**Problem statement**
Copying exactly, give the lines in the material below from the one with "Metric | Value |" to the one with "Drt wl/cell |", ends included, and nothing besides.

**Dataset records**
### src/xcpd_pkg.sv
// ----------------------------------------------------------------------------
// xcpd_pkg
// Shared types and constants of the start/length/XOR-checksum frame receiver.
// ----------------------------------------------------------------------------
package xcpd_pkg;

  localparam int unsigned MAX_PAYLOAD = 32;

  localparam logic [7:0]  START_MARKER_RST  = 8'd170;
  localparam logic [5:0]  LENGTH_LIMIT_RST  = 6'd32;
  localparam logic [15:0] TIMEOUT_TICKS_RST = 16'd10000;

  localparam int unsigned CFG_IDX_W  = 2;
  localparam int unsigned CFG_DATA_W = 16;

  localparam logic OP_BYTE = 1'b0;
  localparam logic OP_TICK = 1'b1;

  typedef enum logic [CFG_IDX_W-1:0] {
    CFG_START_MARKER  = 2'd0,
    CFG_LENGTH_LIMIT  = 2'd1,
    CFG_TIMEOUT_TICKS = 2'd2
  } cfg_idx_e;

  typedef enum logic [1:0] {
    ST_OK       = 2'd0,
    ST_LENGTH   = 2'd1,
    ST_CHECKSUM = 2'd2,
    ST_TIMEOUT  = 2'd3
  } status_e;

  typedef struct packed {
    logic    frame_clear;
    logic    start_load;
    logic    cmd_load;
    logic    len_load;
    logic    data_load;
    logic    sil_clear;
    logic    sil_inc;
    logic    rd_clear;
    logic    rd_next;
    logic    out_load;
    logic    out_end;
    status_e out_status;
  } cmd_t;

  typedef struct packed {
    logic start_hit;
    logic len_over;
    logic len_zero;
    logic data_done;
    logic xor_ok;
    logic timeout_hit;
    logic held_zero;
    logic rd_last;
    logic out_free;
  } stat_t;

endpackage

### src/xcpd_ctrl.sv
// ----------------------------------------------------------------------------
// xcpd_ctrl
// Frame sequencer: hunts for the start byte, walks the header, payload and
// checksum phases, and drives the buffer readout after a good frame.
// ----------------------------------------------------------------------------
module xcpd_ctrl
  import xcpd_pkg::*;
(
  input  logic  clk_i,
  input  logic  rst_ni,
  input  logic  in_valid_i,
  input  logic  operation_i,
  input  stat_t stat_i,
  output logic  in_stall_o,
  output cmd_t  cmd_o
);

  typedef enum logic [7:0] {
    S_HUNT     = 8'b0000_0001,
    S_CMD      = 8'b0000_0010,
    S_LEN      = 8'b0000_0100,
    S_DATA     = 8'b0000_1000,
    S_CHECK    = 8'b0001_0000,
    S_RD_ADDR  = 8'b0010_0000,
    S_RD_OUT   = 8'b0100_0000,
    S_FINISH   = 8'b1000_0000
  } state_e;

  state_e state_q, state_d;
  logic   taking;
  logic   accept;

  assign taking = (state_q == S_HUNT) || (state_q == S_CMD) || (state_q == S_LEN) ||
                  (state_q == S_DATA) || (state_q == S_CHECK);
  assign in_stall_o = !(taking && stat_i.out_free);
  assign accept = in_valid_i && !in_stall_o;

  always_comb begin
    state_d = state_q;
    cmd_o   = '0;
    cmd_o.out_status = ST_OK;
    unique case (state_q)
      S_HUNT: begin
        if (accept && operation_i == OP_BYTE && stat_i.start_hit) begin
          cmd_o.start_load = 1'b1;
          state_d = S_CMD;
        end
      end
      S_CMD, S_LEN, S_DATA, S_CHECK: begin
        if (accept && operation_i == OP_TICK) begin
          cmd_o.sil_inc = 1'b1;
          if (stat_i.timeout_hit) begin
            cmd_o.out_load    = 1'b1;
            cmd_o.out_end     = 1'b1;
            cmd_o.out_status  = ST_TIMEOUT;
            cmd_o.frame_clear = 1'b1;
            state_d = S_HUNT;
          end
        end else if (accept) begin
          cmd_o.sil_clear = 1'b1;
          if (state_q == S_CMD) begin
            cmd_o.cmd_load = 1'b1;
            state_d = S_LEN;
          end else if (state_q == S_LEN) begin
            cmd_o.len_load = 1'b1;
            if (stat_i.len_over) begin
              cmd_o.out_load    = 1'b1;
              cmd_o.out_end     = 1'b1;
              cmd_o.out_status  = ST_LENGTH;
              cmd_o.frame_clear = 1'b1;
              state_d = S_HUNT;
            end else if (stat_i.len_zero) begin
              state_d = S_CHECK;
            end else begin
              state_d = S_DATA;
            end
          end else if (state_q == S_DATA) begin
            cmd_o.data_load = 1'b1;
            if (stat_i.data_done) begin
              state_d = S_CHECK;
            end
          end else begin
            if (!stat_i.xor_ok) begin
              cmd_o.out_load    = 1'b1;
              cmd_o.out_end     = 1'b1;
              cmd_o.out_status  = ST_CHECKSUM;
              cmd_o.frame_clear = 1'b1;
              state_d = S_HUNT;
            end else begin
              cmd_o.rd_clear = 1'b1;
              state_d = stat_i.held_zero ? S_FINISH : S_RD_ADDR;
            end
          end
        end
      end
      S_RD_ADDR: begin
        state_d = S_RD_OUT;
      end
      S_RD_OUT: begin
        if (stat_i.out_free) begin
          cmd_o.out_load = 1'b1;
          cmd_o.rd_next  = 1'b1;
          state_d = stat_i.rd_last ? S_FINISH : S_RD_ADDR;
        end
      end
      S_FINISH: begin
        if (stat_i.out_free) begin
          cmd_o.out_load    = 1'b1;
          cmd_o.out_end     = 1'b1;
          cmd_o.out_status  = ST_OK;
          cmd_o.frame_clear = 1'b1;
          state_d = S_HUNT;
        end
      end
      default: begin
        state_d = S_HUNT;
      end
    endcase
  end

  always_ff @(posedge clk_i or negedge rst_ni) begin
    if (!rst_ni) begin
      state_q <= S_HUNT;
    end else begin
      state_q <= state_d;
    end
  end

endmodule

### src/xcpd_datapath.sv
// ----------------------------------------------------------------------------
// xcpd_datapath
// Configuration registers, frame header and checksum registers, silence
// counter, payload buffer and the result output register.
// ----------------------------------------------------------------------------
module xcpd_datapath
  import xcpd_pkg::*;
#(
  parameter int unsigned MaxPayload = MAX_PAYLOAD
) (
  input  logic                  clk_i,
  input  logic                  rst_ni,
  input  logic                  cfg_write_i,
  input  logic [CFG_IDX_W-1:0]  cfg_index_i,
  input  logic [CFG_DATA_W-1:0] cfg_data_i,
  input  logic [7:0]            rx_byte_i,
  input  cmd_t                  cmd_i,
  output stat_t                 stat_o,
  input  logic                  out_stall_i,
  output logic                  out_valid_o,
  output logic                  kind_o,
  output logic [1:0]            status_o,
  output logic [7:0]            command_code_o,
  output logic [7:0]            frame_length_o,
  output logic [4:0]            byte_index_o,
  output logic [7:0]            payload_byte_o,
  output logic                  last_o
);

  localparam int unsigned AddrW = (MaxPayload > 1) ? $clog2(MaxPayload) : 1;
  localparam int unsigned CntW  = $clog2(MaxPayload + 1);
  localparam logic [7:0]  MaxLen = 8'(MaxPayload);

  logic [7:0]      start_marker_q;
  logic [5:0]      length_limit_q;
  logic [15:0]     timeout_ticks_q;
  logic [7:0]      held_command_q;
  logic [7:0]      held_length_q;
  logic [CntW-1:0] payload_count_q;
  logic [7:0]      running_xor_q;
  logic [15:0]     silence_q;
  logic [AddrW-1:0] rd_idx_q;
  logic [7:0]      rdata_q;
  logic [7:0]      mem [MaxPayload];

  logic            out_valid_q;
  logic            out_kind_q;
  status_e         out_status_q;
  logic [7:0]      out_command_q;
  logic [7:0]      out_length_q;
  logic [4:0]      out_index_q;
  logic [7:0]      out_payload_q;

  logic [7:0]      limit_eff;
  logic [15:0]     sil_next;
  logic [15:0]     sil_limit;
  cfg_idx_e        cfg_idx;

  assign cfg_idx   = cfg_idx_e'(cfg_index_i);
  assign limit_eff = ({2'b00, length_limit_q} > MaxLen) ? MaxLen : {2'b00, length_limit_q};
  assign sil_next  = (silence_q == 16'hFFFF) ? silence_q : silence_q + 16'd1;
  assign sil_limit = (timeout_ticks_q == 16'd0) ? 16'd1 : timeout_ticks_q;

  assign stat_o.start_hit   = (rx_byte_i == start_marker_q);
  assign stat_o.len_over    = (rx_byte_i > limit_eff);
  assign stat_o.len_zero    = (rx_byte_i == 8'd0);
  assign stat_o.data_done   = ((8'(payload_count_q) + 8'd1) >= held_length_q);
  assign stat_o.xor_ok      = (rx_byte_i == running_xor_q);
  assign stat_o.timeout_hit = (sil_next >= sil_limit);
  assign stat_o.held_zero   = (held_length_q == 8'd0);
  assign stat_o.rd_last     = ((8'(rd_idx_q) + 8'd1) == held_length_q);
  assign stat_o.out_free    = !out_valid_q || !out_stall_i;

  always_ff @(posedge clk_i or negedge rst_ni) begin
    if (!rst_ni) begin
      start_marker_q  <= START_MARKER_RST;
      length_limit_q  <= LENGTH_LIMIT_RST;
      timeout_ticks_q <= TIMEOUT_TICKS_RST;
    end else if (cfg_write_i) begin
      unique case (cfg_idx)
        CFG_START_MARKER:  start_marker_q  <= cfg_data_i[7:0];
        CFG_LENGTH_LIMIT:  length_limit_q  <= cfg_data_i[5:0];
        CFG_TIMEOUT_TICKS: timeout_ticks_q <= cfg_data_i;
        default: ;
      endcase
    end
  end

  always_ff @(posedge clk_i or negedge rst_ni) begin
    if (!rst_ni) begin
      held_command_q  <= '0;
      held_length_q   <= '0;
      payload_count_q <= '0;
      running_xor_q   <= '0;
      silence_q       <= '0;
      rd_idx_q        <= '0;
    end else begin
      if (cmd_i.frame_clear) begin
        held_command_q  <= '0;
        held_length_q   <= '0;
        payload_count_q <= '0;
        running_xor_q   <= '0;
        silence_q       <= '0;
      end else begin
        if (cmd_i.start_load) begin
          held_command_q  <= '0;
          held_length_q   <= '0;
          payload_count_q <= '0;
          running_xor_q   <= rx_byte_i;
          silence_q       <= '0;
        end
        if (cmd_i.cmd_load) begin
          held_command_q <= rx_byte_i;
          running_xor_q  <= running_xor_q ^ rx_byte_i;
        end
        if (cmd_i.len_load) begin
          held_length_q   <= rx_byte_i;
          running_xor_q   <= running_xor_q ^ rx_byte_i;
          payload_count_q <= '0;
        end
        if (cmd_i.data_load) begin
          payload_count_q <= payload_count_q + CntW'(1);
          running_xor_q   <= running_xor_q ^ rx_byte_i;
        end
        if (cmd_i.sil_clear) begin
          silence_q <= '0;
        end else if (cmd_i.sil_inc) begin
          silence_q <= sil_next;
        end
      end
      if (cmd_i.rd_clear) begin
        rd_idx_q <= '0;
      end else if (cmd_i.rd_next) begin
        rd_idx_q <= rd_idx_q + AddrW'(1);
      end
    end
  end

  always_ff @(posedge clk_i) begin
    if (cmd_i.data_load) begin
      mem[payload_count_q[AddrW-1:0]] <= rx_byte_i;
    end
    rdata_q <= mem[rd_idx_q];
  end

  always_ff @(posedge clk_i or negedge rst_ni) begin
    if (!rst_ni) begin
      out_valid_q <= 1'b0;
    end else if (cmd_i.out_load) begin
      out_valid_q <= 1'b1;
    end else if (!out_stall_i) begin
      out_valid_q <= 1'b0;
    end
  end

  always_ff @(posedge clk_i) begin
    if (cmd_i.out_load) begin
      out_kind_q    <= cmd_i.out_end;
      out_status_q  <= cmd_i.out_end ? cmd_i.out_status : ST_OK;
      out_command_q <= held_command_q;
      out_length_q  <= cmd_i.len_load ? rx_byte_i : held_length_q;
      out_index_q   <= cmd_i.out_end ? 5'd0 : 5'(rd_idx_q);
      out_payload_q <= cmd_i.out_end ? 8'd0 : rdata_q;
    end
  end

  assign out_valid_o    = out_valid_q;
  assign kind_o         = out_kind_q;
  assign status_o       = out_status_q;
  assign command_code_o = out_command_q;
  assign frame_length_o = out_length_q;
  assign byte_index_o   = out_index_q;
  assign payload_byte_o = out_payload_q;
  assign last_o         = out_kind_q;

endmodule

### src/xor_checked_packet_deframer.sv
// ----------------------------------------------------------------------------
// xor_checked_packet_deframer
// Start/length/XOR-checksum frame receiver with payload buffer and readout.
// ----------------------------------------------------------------------------
// Received bytes and time ticks enter one item per clock while a frame is
// being hunted for or received, unless the result register is full and
// stalled downstream; the input also stalls during readout. After a good
// checksum the buffered payload is read out through the registered buffer
// read port, each byte through an address state and an output state, then
// the ok end result is sent. Error results (length too large, checksum
// mismatch, timeout) are registered and come out in the cycle after the
// item that causes them. Configuration writes are always taken.
module xor_checked_packet_deframer
  import xcpd_pkg::*;
#(
  parameter int unsigned MaxPayload = MAX_PAYLOAD
) (
  input  logic                  clk_i,
  input  logic                  rst_ni,
  input  logic                  cfg_valid_i,
  output logic                  cfg_ready_o,
  input  logic [CFG_IDX_W-1:0]  cfg_index_i,
  input  logic [CFG_DATA_W-1:0] cfg_data_i,
  input  logic                  in_valid_i,
  output logic                  in_stall_o,
  input  logic                  operation_i,
  input  logic [7:0]            rx_byte_i,
  output logic                  out_valid_o,
  input  logic                  out_stall_i,
  output logic                  kind_o,
  output logic [1:0]            status_o,
  output logic [7:0]            command_code_o,
  output logic [7:0]            frame_length_o,
  output logic [4:0]            byte_index_o,
  output logic [7:0]            payload_byte_o,
  output logic                  last_o
);

  cmd_t  cmd;
  stat_t stat;

  assign cfg_ready_o = 1'b1;

  xcpd_ctrl u_ctrl (
    .clk_i       (clk_i),
    .rst_ni      (rst_ni),
    .in_valid_i  (in_valid_i),
    .operation_i (operation_i),
    .stat_i      (stat),
    .in_stall_o  (in_stall_o),
    .cmd_o       (cmd)
  );

  xcpd_datapath #(
    .MaxPayload (MaxPayload)
  ) u_datapath (
    .clk_i          (clk_i),
    .rst_ni         (rst_ni),
    .cfg_write_i    (cfg_valid_i && cfg_ready_o),
    .cfg_index_i    (cfg_index_i),
    .cfg_data_i     (cfg_data_i),
    .rx_byte_i      (rx_byte_i),
    .cmd_i          (cmd),
    .stat_o         (stat),
    .out_stall_i    (out_stall_i),
    .out_valid_o    (out_valid_o),
    .kind_o         (kind_o),
    .status_o       (status_o),
    .command_code_o (command_code_o),
    .frame_length_o (frame_length_o),
    .byte_index_o   (byte_index_o),
    .payload_byte_o (payload_byte_o),
    .last_o         (last_o)
  );

endmodule
### config.mk
export PLATFORM = sky130hd
export DESIGN_NAME = xor_checked_packet_deframer
export DESIGN_NICKNAME = d
export VERILOG_FILES = /design/src/xcpd_pkg.sv /design/src/xcpd_ctrl.sv /design/src/xcpd_datapath.sv /design/src/xor_checked_packet_deframer.sv
export SDC_FILE = /design/constraint.sdc
export NUM_CORES = 1
export LEC_CHECK = 0
export BUFFER_PORTS_ARGS = -buffer_cell sky130_fd_sc_hd__buf_2
export CAP_MARGIN = 20
export CORE_MARGIN = 8
export CORE_UTILIZATION = 45
export DETAILED_ROUTE_END_ITERATION = 10
export PLACE_DENSITY_LB_ADDON = 0.2
export SLEW_MARGIN = 20
export SYNTH_ARGS = -nofsm -noshare
export SYNTH_HDL_FRONTEND = slang
export SYNTH_HIERARCHICAL = 1
export SYNTH_SLANG_ARGS = --single-unit
### constraint.sdc
create_clock -name clk_i -period 4.9 [get_ports clk_i]
set_clock_uncertainty 0.1 [all_clocks]
set_input_delay 0.98 -clock clk_i [delete_from_list [all_inputs] [get_ports clk_i]]
set_output_delay 0.98 -clock clk_i [all_outputs]
set_load 0.01 [all_outputs]
==> metrics.md <==
| Metric | Value |
|---|---|
| Tot GR Track Use | `between 10% and 20%` |
| Maximum root-to-sink buffer count | `3` |
| Synthesized net count | `1289` |
| Ys async rst share | `23.3%` |
| Clock latency on the worst-skew pair | `0.54 ns` |
| First-pass GRT wire length | `around 63000 um` |
| Max-cap viol count | `0` |
| I/O Pins | `68` |
| HP Class | `register to register` |
| Total Neg Setup Slack | `0 ns` |
| DRT Wirelength | `41100 um` |
| Core box area | `37700 um2` |
| Hold buffer count at cts | `0` |
| Starting Density | `45.7%` |
| Worst Setup Path Type | `register to register` |
| Dominant synthesized flop cell | `edfxtp_1` |
| PwrDens | `366 nW/um2` |
| Most frequent cells in the layout | `288 x edfxtp_1, 80 x nor2_1, 78 x nand2_1` |
| Synth Register Bits | `386` |
| Seq/Total Area, Yosys | `64.3%` |
| Unrepaired setup endpoints after global routing | `no` |
| Synth Cell Area | `17200 um2` |
| Crit path time final | `4.44 ns` |
| Routability congestion estimate | `0.868` |
| Final core utilization | `51.8%` |
| Top post-synthesis cells by area | `edfxtp_1 50%, dfrtp_1 11%, mux4_2 4.2%, mux2_2 2.8%, ha_1 2.5%` |
| Fin. max-slew vios | `0` |
| Die area | `44800 um2` |
| Fmax | `0.225 GHz` |
| Relative slew margins | `between 30 and 40%` |
| Layout fillers | `3213` |
| Number of placement rows | `71` |
| DR pass1 iterations | `6` |
| Buffers on Ports | `66` |
| CTS tree | `built` |
| Vias in the first global route | `10583` |
| P&R area growth vs syn | `13.3%` |
| Simple-gate share of the synthesized area | `10.0%` |
| Leak | `6.84 nW` |
| Die Ht | `between 200 and 250 um` |
| Fin crit share | `90.6%` |
| Post-synthesis compound-gate area fraction | `8.20%` |
| Fin. Hold Viols | `0` |
| Unique masters post-synth | `82` |
| VDD IR max | `0.260 mV` |
| Final ANT Viol Nets | `0` |
| Overall Power | `7.15 mW` |
| # H-tree levels | `2` |
| Drt wl/cell | `22.3 um` |
| Share of layout cells above drive strength 1 | `21.3%` |
| Syn avg cell area | `14.1 um2` |
| Final setup fails | `0` |
| Worst Path Required | `~5.3 ns` |
| Dpl cells | `1770` |
| Startpoint Class | `register` |
| Top-area cell type share of the netlist area | `50.2%` |
| Die Wd | `212 um` |
| Synthesized netlist cell count | `about 1200` |
| Nets@finish | `between 1000 and 1500` |
| DR iter-0 viols | `approximately 900` |
| Synth area leader | `edfxtp_1` |
| Setup crit end kind | `register` |
| Status | `completed` |
| Post-Synth XOR/XNOR Area | `2.48%` |
| Main combinational cell family by area after synthesis | `simple AND/OR/NAND/NOR gates` |
| DR vias | `between 10000 and 15000` |
| Overflow after GRT | `0` |
| Crit path DAT | `approximately 4.8 ns` |
| Largest net degree at the start of global routing | `61` |
| Reg clk slew, reported paths | `0.06 ns` |
| Clock Tree Root | `clkbuf_16` |
| Slew @ Worst Pin | `around 0.94 ns` |
| TritonCTS buffer count | `41` |
| ANT cells | `0` |
| Mux share of post-synthesis cell area | `9.52%` |
| Synth Area in Adders | `2.54%` |
| Post-DP HPWL | `~27000 um` |
| Vias/cell | `roughly 5.6` |
| Antenna violations before repair | `4` |
| Commonest non-fill, non-tap cell in the layout | `edfxtp_1` |
| Crit path max fanout | `9` |
| Ys Warns | `6` |
| Finished Layout Cells | `approximately 1800` |
| DRC viols | `0` |
| Post-synth EDFFs | `288` |
| Number of clock sinks | `around 390` |
registers in the layout, indices dropped and copies added (netlist names), 2 cells and up:
| register | cells |
|---|---|
| u_datapath/command_code_o | 8 |
| u_datapath/status_o | 2 |
| u_datapath/timeout_ticks_q | 16 |
| u_datapath/start_marker_q | 8 |
| u_datapath/rdata_q | 8 |
| u_datapath/held_command_q | 8 |
| u_datapath/held_length_q | 8 |
| u_datapath/silence_q | 16 |
| u_datapath/payload_byte_o | 8 |
| u_datapath/running_xor_q | 8 |
| u_datapath/rd_idx_q | 5 |
| u_datapath/length_limit_q | 6 |
| u_ctrl/state_q | 8 |
| u_datapath/byte_index_o | 5 |
| u_datapath/mem | 256 |
| u_datapath/frame_length_o | 8 |
| u_datapath/payload_count_q | 6 |
power breakdown:
part	total, mW	internal (mW)	leakage (nW)	switching, mW
combinational	0.394	0.167	2.35	0.227
clock	3.10	1.83	0.662	1.26
sequential	3.66	3.60	3.82	0.0686
total	7.15	5.60	6.84	1.56
critical path, stage by stage (launching register included):
cell      delay, ns
dfrtp_1        0.43
ha_1           0.31
nand3_4        0.14
nor3_4         0.35
nand2_1        0.11
xnor2_1        0.32
ha_1           0.32
nand2_1        0.07
nor2_1         0.04
a211oi_1       0.27
a21oi_1        0.11
a211o_1        0.37
nor2b_4        0.18
a2111o_1       0.22
o21ai_4        0.08
nor2_1         0.22
and2_1         0.30
buf_4          0.21
a21oi_1        0.07
a31oi_1        0.14
stage by stage:
step / worst slack (ns) / area (um2) / hold slack, ns
finish: 0.458 / 19500 / 0.352
global route: 0.0783 / 19500 / 0.371
CTS: 0.383 / 19500 / 0.354
detailed placement: 0.400 / 18200 / 0.338
global placement: 0.544 / 18200 / 0.344
floorplan: 0.358 / 17200 / 0.326
layer usage:
metal  global-route usage, %  share of wire [%]  vias up
met1                    24.0                 43     5242
li1                        -                  -     4800
met3                    3.34                5.5       77
met2                    31.1                 49      298
met5                       0              0.066        -
met4                    5.75                2.9        4
final cells by class:
| type | instances | area, um2 | share of cell area, % |
|---|---|---|---|
| Clock buffer | 47 | 1070 | 5.48 |
| Clock inverter | 28 | 275 | 1.41 |
| Inverter | 36 | 135 | 0.692 |
| Multi-Input combinational cell | 731 | 5690 | 29.1 |
| Sequential cell | 386 | 11100 | 56.8 |
| Tap cell | 511 | 639 | 3.28 |
| Timing Repair Buffer | 106 | 633 | 3.24 |
worst paths after layout:
path	slack (ns)	end	startpoint	cells after the start
min in group asynchronous	0.43	u_datapath/timeout_ticks_q[7]$_DFFE_PN0P_	rst_ni	1
setup / recovery	0.46	u_datapath/silence_q[6]$_DFFE_PN0P_	u_datapath/silence_q[0]$_DFFE_PN0P_	19
max in group asynchronous	3.33	u_datapath/timeout_ticks_q[4]$_DFFE_PN1P_	rst_ni	2
hold / removal	0.35	u_datapath/command_code_o[4]$_DFFE_PP_	u_datapath/held_command_q[4]$_DFFE_PN0P_	0
hold reg to reg	0.35	u_datapath/command_code_o[4]$_DFFE_PP_	u_datapath/held_command_q[4]$_DFFE_PN0P_	0
setup reg to reg	0.46	u_datapath/silence_q[6]$_DFFE_PN0P_	u_datapath/silence_q[0]$_DFFE_PN0P_	19
repair_timing:
| item | in CTS | in global routing |
|---|---|---|
| setup buffers | 0 | 0 |
| gates resized for setup | 0 | 4 |
| endpoints found under the setup margin | 0 | 5 |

**Answer box**
| Metric | Value |
|---|---|
| Tot GR Track Use | `between 10% and 20%` |
| Maximum root-to-sink buffer count | `3` |
| Synthesized net count | `1289` |
| Ys async rst share | `23.3%` |
| Clock latency on the worst-skew pair | `0.54 ns` |
| First-pass GRT wire length | `around 63000 um` |
| Max-cap viol count | `0` |
| I/O Pins | `68` |
| HP Class | `register to register` |
| Total Neg Setup Slack | `0 ns` |
| DRT Wirelength | `41100 um` |
| Core box area | `37700 um2` |
| Hold buffer count at cts | `0` |
| Starting Density | `45.7%` |
| Worst Setup Path Type | `register to register` |
| Dominant synthesized flop cell | `edfxtp_1` |
| PwrDens | `366 nW/um2` |
| Most frequent cells in the layout | `288 x edfxtp_1, 80 x nor2_1, 78 x nand2_1` |
| Synth Register Bits | `386` |
| Seq/Total Area, Yosys | `64.3%` |
| Unrepaired setup endpoints after global routing | `no` |
| Synth Cell Area | `17200 um2` |
| Crit path time final | `4.44 ns` |
| Routability congestion estimate | `0.868` |
| Final core utilization | `51.8%` |
| Top post-synthesis cells by area | `edfxtp_1 50%, dfrtp_1 11%, mux4_2 4.2%, mux2_2 2.8%, ha_1 2.5%` |
| Fin. max-slew vios | `0` |
| Die area | `44800 um2` |
| Fmax | `0.225 GHz` |
| Relative slew margins | `between 30 and 40%` |
| Layout fillers | `3213` |
| Number of placement rows | `71` |
| DR pass1 iterations | `6` |
| Buffers on Ports | `66` |
| CTS tree | `built` |
| Vias in the first global route | `10583` |
| P&R area growth vs syn | `13.3%` |
| Simple-gate share of the synthesized area | `10.0%` |
| Leak | `6.84 nW` |
| Die Ht | `between 200 and 250 um` |
| Fin crit share | `90.6%` |
| Post-synthesis compound-gate area fraction | `8.20%` |
| Fin. Hold Viols | `0` |
| Unique masters post-synth | `82` |
| VDD IR max | `0.260 mV` |
| Final ANT Viol Nets | `0` |
| Overall Power | `7.15 mW` |
| # H-tree levels | `2` |
| Drt wl/cell | `22.3 um` |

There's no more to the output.